### WHAT IS EXPECTED
Only the lines of the data below from the one with "detailed placement,1466,0.497" through the one with "met5 | 0 | - | 0" are wanted. Repeat them exactly.

### Data excerpts
● ● ●

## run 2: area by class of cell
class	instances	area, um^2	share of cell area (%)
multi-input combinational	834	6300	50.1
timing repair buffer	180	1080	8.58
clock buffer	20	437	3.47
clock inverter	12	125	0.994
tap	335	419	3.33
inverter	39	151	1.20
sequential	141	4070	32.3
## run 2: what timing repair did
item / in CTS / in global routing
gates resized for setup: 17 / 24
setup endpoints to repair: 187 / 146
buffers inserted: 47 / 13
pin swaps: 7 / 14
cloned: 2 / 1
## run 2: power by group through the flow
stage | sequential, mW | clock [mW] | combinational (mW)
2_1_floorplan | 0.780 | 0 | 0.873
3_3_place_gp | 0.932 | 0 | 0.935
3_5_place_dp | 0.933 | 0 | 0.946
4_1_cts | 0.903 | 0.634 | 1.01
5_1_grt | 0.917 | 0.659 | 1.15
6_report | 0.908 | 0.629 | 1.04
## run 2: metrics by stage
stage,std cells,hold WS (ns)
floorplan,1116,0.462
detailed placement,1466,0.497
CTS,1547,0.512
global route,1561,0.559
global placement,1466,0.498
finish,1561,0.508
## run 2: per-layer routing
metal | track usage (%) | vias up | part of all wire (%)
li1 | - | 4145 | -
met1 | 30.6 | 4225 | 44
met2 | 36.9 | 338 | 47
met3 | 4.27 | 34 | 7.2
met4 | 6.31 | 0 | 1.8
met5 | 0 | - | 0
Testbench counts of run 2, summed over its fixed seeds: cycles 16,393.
What follows belongs to an exercise in optimizing a design on an open flow for small area, a short achievable clock period and few clock cycles; a production flow would make more cautious choices.
In this exercise RTL edits were held to simulation tests only and were not proved equivalent to the original.
Power is estimated from default activity; no workload was simulated.

[config.mk]
export PLATFORM = sky130hd
export DESIGN_NAME = tim_decoder
export DESIGN_NICKNAME = tim_decoder
export VERILOG_FILES = /design/flow/design.v
export SDC_FILE = /design/flow/constraint.sdc
export NUM_CORES = 4
export LEC_CHECK = 0
export CAP_MARGIN = 20
export CORE_MARGIN = 2
export CORE_UTILIZATION = 30
export CTS_CLUSTER_DIAMETER = 100
export CTS_CLUSTER_SIZE = 20
export PLACE_DENSITY = 0.5
export SLEW_MARGIN = 20
export SYNTH_MEMORY_MAX_BITS = 8192
[constraint.sdc]
create_clock -name core_clock -period 14.0 [get_ports {clk}]
set_input_delay 2.8000 -clock core_clock [delete_from_list [all_inputs] [get_ports {clk}]]
set_output_delay 2.8000 -clock core_clock [all_outputs]
set_load 0.01 [all_outputs]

● ● ●

### RESULT
detailed placement,1466,0.497
CTS,1547,0.512
global route,1561,0.559
global placement,1466,0.498
finish,1561,0.508
## run 2: per-layer routing
metal | track usage (%) | vias up | part of all wire (%)
li1 | - | 4145 | -
met1 | 30.6 | 4225 | 44
met2 | 36.9 | 338 | 47
met3 | 4.27 | 34 | 7.2
met4 | 6.31 | 0 | 1.8
met5 | 0 | - | 0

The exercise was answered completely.